▶ [Input]:
--- config.mk ---
export PLATFORM = sky130hd
export DESIGN_NAME = vlcd_decoder
export DESIGN_NICKNAME = d
export VERILOG_FILES = /design/src/rtl/vlcd_pkg.sv /design/src/rtl/vlcd_sec_select.sv /design/src/rtl/vlcd_addr_calc.sv /design/src/rtl/vlcd_sym_map.sv /design/src/rtl/vlcd_decoder.sv
export SDC_FILE = /design/constraint.sdc
export NUM_CORES = 1
export LEC_CHECK = 0
export ABC_AREA = 0
export ABC_CLOCK_PERIOD_IN_PS = 6690
export BUFFER_PORTS_ARGS = -buffer_cell sky130_fd_sc_hd__buf_4
export CAP_MARGIN = 20
export CORE_MARGIN = 2
export CORE_UTILIZATION = 63
export DETAILED_ROUTE_END_ITERATION = 10
export GPL_ROUTABILITY_DRIVEN = 0
export HOLD_SLACK_MARGIN = 0.1
export PLACE_DENSITY = 0.9
export SETUP_SLACK_MARGIN = 0.1
export SYNTH_ARGS = -nofsm -noshare
export SYNTH_HDL_FRONTEND = slang
export SYNTH_HIERARCHICAL = 1
export SYNTH_SLANG_ARGS = --single-unit
--- constraint.sdc ---
create_clock -name clk -period 6.69 [get_ports clk]
set_clock_uncertainty 0.1 [all_clocks]
set_input_delay 1.6725 -clock clk [delete_from_list [all_inputs] [get_ports clk]]
set_output_delay 1.6725 -clock clk [all_outputs]
set_load 0.02 [all_outputs]
--- src/rtl/vlcd_pkg.sv ---
package vlcd_pkg;

   // Default code geometry
   localparam int unsigned DEF_W    = 4;
   localparam int unsigned DEF_NSYM = 9;
   localparam int unsigned DEF_NSEC = 6;
   localparam int unsigned DEF_OMIT = 1;

   localparam int unsigned DEF_LW   = $clog2(DEF_W + 1);
   localparam int unsigned DEF_AW   = $clog2(DEF_NSYM);
   localparam int unsigned DEF_SYMW = $clog2(DEF_NSYM);
   localparam int unsigned DEF_CWS  = DEF_W - DEF_OMIT;

   // Section representatives, section 0 in the least significant slot.
   // Stored codewords drop the DEF_OMIT trailing zero bits.
   localparam logic [DEF_NSEC*DEF_CWS-1:0] DEF_REP_CW =
      {3'b111, 3'b110, 3'b101, 3'b100, 3'b010, 3'b000};
   localparam logic [DEF_NSEC*DEF_LW-1:0] DEF_REP_LEN =
      {3'd4, 3'd3, 3'd4, 3'd3, 3'd3, 3'd2};
   localparam logic [DEF_NSEC*DEF_AW-1:0] DEF_REP_ADDR =
      {4'd7, 4'd6, 4'd4, 4'd3, 4'd1, 4'd0};

   // Sorted address to symbol, address 0 in the least significant slot
   localparam logic [DEF_NSYM*DEF_SYMW-1:0] DEF_INV_MAP =
      {4'd4, 4'd6, 4'd1, 4'd3, 4'd8, 4'd0, 4'd7, 4'd2, 4'd5};

   typedef enum logic {
      STAGE_FLOW = 1'b0,
      STAGE_REG  = 1'b1
   } vlcd_stage_e;

endpackage

--- src/rtl/vlcd_sec_select.sv ---
module vlcd_sec_select #(
   parameter int unsigned W    = 4,
   parameter int unsigned NSEC = 6,
   parameter int unsigned OMIT = 1,
   parameter int unsigned LW   = 3,
   parameter int unsigned AW   = 4,
   parameter logic [NSEC*(W-OMIT)-1:0] REP_CW   = '0,
   parameter logic [NSEC*LW-1:0]       REP_LEN  = '0,
   parameter logic [NSEC*AW-1:0]       REP_ADDR = '0
) (
   input  logic [W-1:0]  win,
   output logic [W-1:0]  rep_cw,
   output logic [LW-1:0] rep_len,
   output logic [AW-1:0] rep_addr
);

   localparam int unsigned CWS = W - OMIT;

   logic [W-1:0]    restored [NSEC];
   logic [NSEC-1:0] ge;

   // Restore the dropped low zeros and compare the window against each
   // representative.
   for (genvar s = 0; s < NSEC; s++) begin : g_sec
      if (OMIT > 0) begin : g_pad
         assign restored[s] = {REP_CW[s*CWS +: CWS], {OMIT{1'b0}}};
      end else begin : g_full
         assign restored[s] = REP_CW[s*CWS +: CWS];
      end
      assign ge[s] = (win >= restored[s]);
   end

   // Sorted representatives form a thermometer; the last one passed wins.
   always_comb begin
      rep_cw   = restored[0];
      rep_len  = REP_LEN[0 +: LW];
      rep_addr = REP_ADDR[0 +: AW];
      for (int s = 1; s < NSEC; s++) begin
         if (ge[s]) begin
            rep_cw   = restored[s];
            rep_len  = REP_LEN[s*LW +: LW];
            rep_addr = REP_ADDR[s*AW +: AW];
         end
      end
   end

endmodule

--- src/rtl/vlcd_addr_calc.sv ---
module vlcd_addr_calc #(
   parameter int unsigned W  = 4,
   parameter int unsigned LW = 3,
   parameter int unsigned AW = 4
) (
   input  logic [W-1:0]  win,
   input  logic [W-1:0]  rep_cw,
   input  logic [LW-1:0] rep_len,
   input  logic [AW-1:0] rep_addr,
   output logic [AW-1:0] addr
);

   logic [W-1:0]  offset;
   logic [LW-1:0] shamt;
   logic [W-1:0]  diff;

   always_comb begin
      offset = win - rep_cw;
      shamt  = LW'(W) - rep_len;
      diff   = offset >> shamt;
   end

   // The width of the addition follows the relation between W and AW.
   if (AW >= W) begin : g_wide
      assign addr = AW'(diff) + rep_addr;
   end else begin : g_narrow
      logic [W-1:0] sum_w;
      assign sum_w = diff + W'(rep_addr);
      assign addr  = sum_w[AW-1:0];
   end

endmodule

--- src/rtl/vlcd_sym_map.sv ---
module vlcd_sym_map #(
   parameter int unsigned NSYM = 9,
   parameter int unsigned AW   = 4,
   parameter int unsigned SYMW = 4,
   parameter logic [NSYM*SYMW-1:0] INV_MAP = '0
) (
   input  logic [AW-1:0]   addr,
   output logic [SYMW-1:0] sym
);

   logic [NSYM-1:0] hit;

   for (genvar a = 0; a < NSYM; a++) begin : g_hit
      assign hit[a] = (addr == AW'(a));
   end

   always_comb begin
      sym = '0;
      for (int a = 0; a < NSYM; a++) begin
         if (hit[a]) sym = INV_MAP[a*SYMW +: SYMW];
      end
   end

endmodule

--- src/rtl/vlcd_decoder.sv ---
module vlcd_decoder #(
   parameter int unsigned W    = vlcd_pkg::DEF_W,
   parameter int unsigned NSYM = vlcd_pkg::DEF_NSYM,
   parameter int unsigned NSEC = vlcd_pkg::DEF_NSEC,
   parameter int unsigned OMIT = vlcd_pkg::DEF_OMIT,
   parameter int unsigned LW   = $clog2(W + 1),
   parameter int unsigned AW   = $clog2(NSYM),
   parameter int unsigned SYMW = $clog2(NSYM),
   parameter bit          PIPE = vlcd_pkg::STAGE_REG,
   parameter logic [NSEC*(W-OMIT)-1:0] REP_CW   = vlcd_pkg::DEF_REP_CW,
   parameter logic [NSEC*LW-1:0]       REP_LEN  = vlcd_pkg::DEF_REP_LEN,
   parameter logic [NSEC*AW-1:0]       REP_ADDR = vlcd_pkg::DEF_REP_ADDR,
   parameter logic [NSYM*SYMW-1:0]     INV_MAP  = vlcd_pkg::DEF_INV_MAP
) (
   input  logic            clk,
   input  logic            rst_n,
   input  logic            in_valid,
   input  logic [W-1:0]    in_window,
   output logic            out_valid,
   output logic [SYMW-1:0] out_sym,
   output logic [LW-1:0]   out_len
);

   // Elaboration-time parameter checks
   if (W < 2) begin : g_bad_w
      $error("vlcd_decoder: W must be at least 2");
   end
   if (OMIT >= W) begin : g_bad_omit
      $error("vlcd_decoder: OMIT must be below W");
   end
   if (NSEC < 1 || NSEC > NSYM) begin : g_bad_nsec
      $error("vlcd_decoder: NSEC must lie in 1..NSYM");
   end
   if (NSYM < 2) begin : g_bad_nsym
      $error("vlcd_decoder: NSYM must be at least 2");
   end
   if ((1 << AW) < NSYM) begin : g_bad_aw
      $error("vlcd_decoder: AW too narrow for NSYM");
   end
   if ((1 << LW) <= W) begin : g_bad_lw
      $error("vlcd_decoder: LW too narrow to hold W");
   end

   // Head register R
   logic         r_valid;
   logic [W-1:0] r_win;

   always_ff @(posedge clk) begin
      if (!rst_n) begin
         r_valid <= 1'b0;
         r_win   <= '0;
      end else begin
         r_valid <= in_valid;
         if (in_valid) r_win <= in_window;
      end
   end

   // Section selection
   logic [W-1:0]  s_cw;
   logic [LW-1:0] s_len;
   logic [AW-1:0] s_addr;

   vlcd_sec_select #(
      .W(W), .NSEC(NSEC), .OMIT(OMIT), .LW(LW), .AW(AW),
      .REP_CW(REP_CW), .REP_LEN(REP_LEN), .REP_ADDR(REP_ADDR)
   ) i_sec_select (
      .win      (r_win),
      .rep_cw   (s_cw),
      .rep_len  (s_len),
      .rep_addr (s_addr)
   );

   // Optional stage between selection and arithmetic
   logic          m_valid;
   logic [W-1:0]  m_win;
   logic [W-1:0]  m_cw;
   logic [LW-1:0] m_len;
   logic [AW-1:0] m_addr;

   if (PIPE) begin : g_mid_reg
      always_ff @(posedge clk) begin
         if (!rst_n) begin
            m_valid <= 1'b0;
            m_win   <= '0;
            m_cw    <= '0;
            m_len   <= '0;
            m_addr  <= '0;
         end else begin
            m_valid <= r_valid;
            if (r_valid) begin
               m_win  <= r_win;
               m_cw   <= s_cw;
               m_len  <= s_len;
               m_addr <= s_addr;
            end
         end
      end
   end else begin : g_mid_flow
      assign m_valid = r_valid;
      assign m_win   = r_win;
      assign m_cw    = s_cw;
      assign m_len   = s_len;
      assign m_addr  = s_addr;
   end

   // Address recovery and inverse map
   logic [AW-1:0]   c_addr;
   logic [SYMW-1:0] c_sym;

   vlcd_addr_calc #(.W(W), .LW(LW), .AW(AW)) i_addr_calc (
      .win      (m_win),
      .rep_cw   (m_cw),
      .rep_len  (m_len),
      .rep_addr (m_addr),
      .addr     (c_addr)
   );

   vlcd_sym_map #(.NSYM(NSYM), .AW(AW), .SYMW(SYMW), .INV_MAP(INV_MAP)) i_sym_map (
      .addr (c_addr),
      .sym  (c_sym)
   );

   // Output register
   always_ff @(posedge clk) begin
      if (!rst_n) begin
         out_valid <= 1'b0;
         out_sym   <= '0;
         out_len   <= '0;
      end else begin
         out_valid <= m_valid;
         if (m_valid) begin
            out_sym <= c_sym;
            out_len <= m_len;
         end
      end
   end

endmodule

# Word level (Yosys, flattened, before mapping)
# Index checks and enable logic that the tools add are counted.
# Widths: inputs -> output; s select.
totals:
  output_inout_bits: 8
  ramBits: 0
  input_bits: 7
  romBits: 0
  wordCells: 52
  latch_bits: 0
  reg_bits: 29
  memories: 0
op_classes:
  bitwise_logic: 0
  n_lt_le_gt_ge: 5
  n_eq_ne: 8
  n_addsub: 3
  n_mul: 0
  div_mod_pow: 0
  shift: 1
  n_reduce_logical: 1
  mux: 24
op_table:
  columns: ["op", "n"]
  rows:
  - ["$mux 4", 9]
  - ["$mux 3", 11]
  - ["$eq 4x3->1 const B", 4]
  - ["$ge 4x4->1 const B", 4]
  - ["$eq 4x2->1 const B", 2]
  - ["$add 4x4->4", 1]
  - ["$eq 4x1->1 const B", 1]
  - ["$eq 4x4->1 const B", 1]
  - ["$ge 4x3->1 const B", 1]
  - ["$logic_not 4->1", 1]
  - ["$shr 4x3->4", 1]
  - ["$sub 4x4->4", 1]
  - ["$mux 1", 3]
  - ["$sub 3x3->3 const A", 1]
  - ["$mux 2", 1]

# Longest topological paths before layout
depth:
  ltp_word: 13
  mapped_depth: 17
  depth_no_buf: 17

# Modules after synthesis
# Netlist, hierarchy kept.
by_module_without_submodules:
  columns: ["mod", "instances", "seq_area_each_um2", "cells_each", "area_per_inst_um2"]
  rows:
  - ["vlcd_decoder", 1, 580.6, 91, 1081.0]
  - ["vlcd_addr_calc", 1, 0.0, 45, 351.6]
  - ["vlcd_sec_select", 1, 0.0, 15, 90.1]
  - ["vlcd_sym_map", 1, 0.0, 10, 75.1]

# Worst setup path before layout
# No wires, ideal clock.
synth_path:
  path_type: "reg-to-reg"
  start: "reg m_cw[2]"
  end: "reg out_sym[0]"
  t_required_ns: 6.525
  setup_ns: 0.065
  period_less_slack_ns: 3.262
  path_slack_ns: 3.428
  n_path_buf: 0
  arrival_ns: 3.097
  path_stages_with_launch: 16
  cell_sequence: "dfxtp_1 inv_1 ha_1 and3b_1 or3_4 and3_1 o311a_1 ha_1 a21o_1 a21oi_1 xnor2_1 xnor2_1 or2_1 mux2i_1 mux2i_1 nor2b_1"
synth_between:
  elab_chain_cells: 13
  elab_cells_between_ends: 21
  cone_classes: "add/sub: 2; eq/ne: 8; shift: 1; mux: 9; reduce/logical: 1"
synth_rtl:
  columns: ["element", "line", "rtl"]
  rows:
  - ["start: declaration", "vlcd_decoder.sv:76", "logic [W-1:0] m_cw;"]
  - ["start signal: assignment", "vlcd_decoder.sv:92", "m_cw <= s_cw;"]
  - ["$sub 4x4->4 (*)", "vlcd_addr_calc.sv:18", "offset = win - rep_cw;"]
  - ["$shr 4x3->4 (*)", "vlcd_addr_calc.sv:20", "diff = offset >> shamt;"]
  - ["$add 4x4->4 (*)", "vlcd_addr_calc.sv:25", "assign addr = AW'(diff) + rep_addr;"]
  - ["named net c_addr[3]", "vlcd_decoder.sv:107", "logic [AW-1:0] c_addr;"]
  - ["$logic_not 4->1", "vlcd_sym_map.sv:14", "assign hit[a] = (addr == AW'(a));"]
  - ["$mux 3 (4 in series)", "vlcd_sym_map.sv:20", "if (hit[a]) sym = INV_MAP[a*SYMW +: SYMW];"]
  - ["$mux 4 (4 in series)", "vlcd_sym_map.sv:20", null]
  - ["$mux 4 (*)", "vlcd_sym_map.sv:20", null]
  - ["named net c_sym[0]", "vlcd_decoder.sv:108", "logic [SYMW-1:0] c_sym;"]
  - ["end signal: assignment", "vlcd_decoder.sv:132", "out_sym <= c_sym;"]
  - ["end: declaration", "vlcd_decoder.sv:20", "output logic [SYMW-1:0] out_sym,"]
# The timed path passes the listed nets; every way through them passes the cells marked *.
# A chain may end at the register's enable or synchronous reset.

# Worst setup path after layout
# Same ends and word-level chain as after synthesis.

==> impl_metrics.ini <==
[outcome]
status = completed

[critical_path]
crit_required_ns = 6.84
endpoint_kind = register
cp.arrival_ns = 3.83
slowest_delay_ns = 0.39
startpoint_type = register
path_class = register to register
crit_chain = inv_1, ha_1, and3b_1, or3_4, and3_1, o311a_1, ha_1, a21o_1, a21oi_1, xnor2_1, xnor2_1, or2_1, mux2i_1, mux2i_1, nor2b_1
cp_slowest_cell = or3_4
cp_max_fo = 5

[timing]
layout_min_cycle_time_ns = 3.68
period_share_pct = 55.1
setup_slack_ns = 3.01
max_freq_mhz = 271
worst_slew_pin_slew_ns = 0.851
rsz0062_at_grt = false
slew_viol_final = 0
hold_viol_final = 0
slew_headroom_pct = 43.2
finalSetupTns_ns = 0
finalSetupViolations = 0

[clock_tree]
cts_max_path_buffers = 2
clk_pin_slew_ns = 0.09
insertion_delay_ns = 0.32
cts.sinks = 29
root_buffer = clkbuf_4
cts_tree = yes
postCtsSetupBuffers = 0
ctsHoldBuffers = 0
htree_levels = 2
ctsResizeCount = 0
cts_inserted_buffers = 5

[global_route]
grt_pass1_wl_mm = 4.39
first_global_vias = 1027
overflow = 0
track_usage_pct = 21.4
antenna_found_initial = 0
grt_max_degree = 30

[drt]
wire_per_inst_um = 13.1
drtIter0Drc = 13
drc = 0
vias = 1066
ant_nets = 0
totalWireLength_mm = 2.62
viasPerCell = 5.30
first_pass_iters = 4

[finish]
multi_input_area_um2 = 888
drive_gt1_share_pct = 14.0
areaGrowthSynthToFinish_pct = 7.13
layout.nets = 187
diodes = 0
fill_cells = 188
final_cell_mix = mux2i_1, dfxtp_1, nor2b_1
seq_area_um2 = 581

[die]
die_w_um = 54.4
start_util_pct = 65.7
ios = 15
dieArea_mm2 = 0.00296
die-height_um = 54.4
core_area_mm2 = 0.00243
rows = 18

[power]
ir_drop_mv = 0.192
p_leak_uw = 0.000714
power.density_mw_per_mm2 = 201

[place]
dpl.hpwl_mm = 1.98
portBuffers = 14
dp_slack_ns = 3.08

[logic_synthesis]
synthArstFlopShare_pct = 0
synth_flop_cell = dfxtp_1
syn_inst = 161
synth.distinct_cells = 38
synth_edf_count = 0
ys_ff_latch = 29
syn_area_per_cell_um2 = 9.92
synthesis.area_mm2 = 0.00160
synth_warnings = 6
ys_seq_area_share_pct = 36.3

[job]
cap_violations = 0

[hold_path]
min_path_type = register to register
## per-stage QoR
stage          hold WS (ns)  utilization [%]  std cells  total power (uW)  cell area (um^2)
5_1_grt               0.445             70.4        201               362              1710
3_3_place_gp          0.401             68.1        194               239              1660
3_5_place_dp          0.405             68.1        194               242              1660
2_1_floorplan         0.382                -        162               232              1600
4_1_cts               0.427             70.4        201               348              1710
6_report              0.422             70.4        201               344              1710
## layout make-up
class	count	share of cell area [%]
Timing Repair Buffer	14	6.14
Sequential cell	29	33.9
Clock buffer	7	3.22
Multi-Input combinational cell	109	51.9
Tap cell	30	2.19
Inverter	12	2.63
## critical path: cells and delay by family, from the launching register on
family / cells / cell delay [ns]
AO/OA/AOI/OAI: 3 / 0.68
XOR/XNOR: 2 / 0.36
adder cells (fa/ha/maj): 2 / 0.58
buffers and inverters: 1 / 0.05
flip-flops: 1 / 0.34
multiplexers: 2 / 0.28
AND/OR/NAND/NOR: 5 / 1.22
## kinds of logic after synthesis
group / Yosys count / share of synthesized area (%)
and+or+nand+nor: 48 / 19.0
adders and majority gates: 9 / 7.99
muxes: 29 / 18.2
buffers and inverters: 24 / 8.30
AOI/OAI and AO/OA: 13 / 5.64
other: 1 / 0.235
xor gates and xnor gates: 8 / 4.39
DFF: 29 / 36.3
## synthesized netlist by cell type (2+ instances only)
library cell	instances	area, um^2
buf_4	4	30.0
nand2b_1	2	12.5
ha_1	7	87.6
nor2b_1	27	169
dfxtp_1	29	581
buf_2	3	15.0
o21ai_0	3	15.0
and2_1	2	12.5
nand2_1	2	7.51
nor3_1	2	10.0
fa_1	2	40.0
clkbuf_1	3	11.3
inv_1	12	45.0
xnor2_1	7	61.3
mux2i_1	29	290
nor2_1	4	15.0
a21oi_1	2	10.0
## where the power goes
| part | total, uW | leakage [uW] | internal, uW | switching [uW] |
|---|---|---|---|---|
| clock | 106 | 0.0000314 | 49.5 | 56.1 |
| combinational | 51.1 | 0.000446 | 26.4 | 24.8 |
| sequential | 187 | 0.000236 | 179 | 8.39 |
## path summary, 6_finish.rpt
path / from / endpoint / slack (ns) / depth (start not counted)
hold / removal: r_win[0]$_SDFFE_PN0P_ / r_win[0]$_SDFFE_PN0P_ / 0.42 / 2
setup reg to reg: m_cw[2]$_SDFFE_PN0P_ / out_sym[0]$_SDFFE_PN0P_ / 3.01 / 15
hold reg to reg: r_win[0]$_SDFFE_PN0P_ / r_win[0]$_SDFFE_PN0P_ / 0.42 / 2
setup / recovery: m_cw[2]$_SDFFE_PN0P_ / out_sym[0]$_SDFFE_PN0P_ / 3.01 / 15
## flip-flops by register name (all words and copies together), names as in the netlist
signal / cells
m_addr: 4
r_valid: 1
m_cw: 4
m_len: 3
m_valid: 1
m_win: 4
out_sym: 4
r_win: 4
out_len: 3
out_valid: 1
## per-layer routing
metal  share of wire [%]  GRT usage, %
met5                   0             0
met1                  45          25.5
met4                 2.4          10.4
met2                  48          34.1
met3                 4.2          7.65
No activity file was read; power rests on OpenSTA's default activity.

▶ [Prompt]:
Copy each line of the listing above that contains the word "Section".

▶ [Answer for this exercise]:
   // Section representatives, section 0 in the least significant slot.
   // Section selection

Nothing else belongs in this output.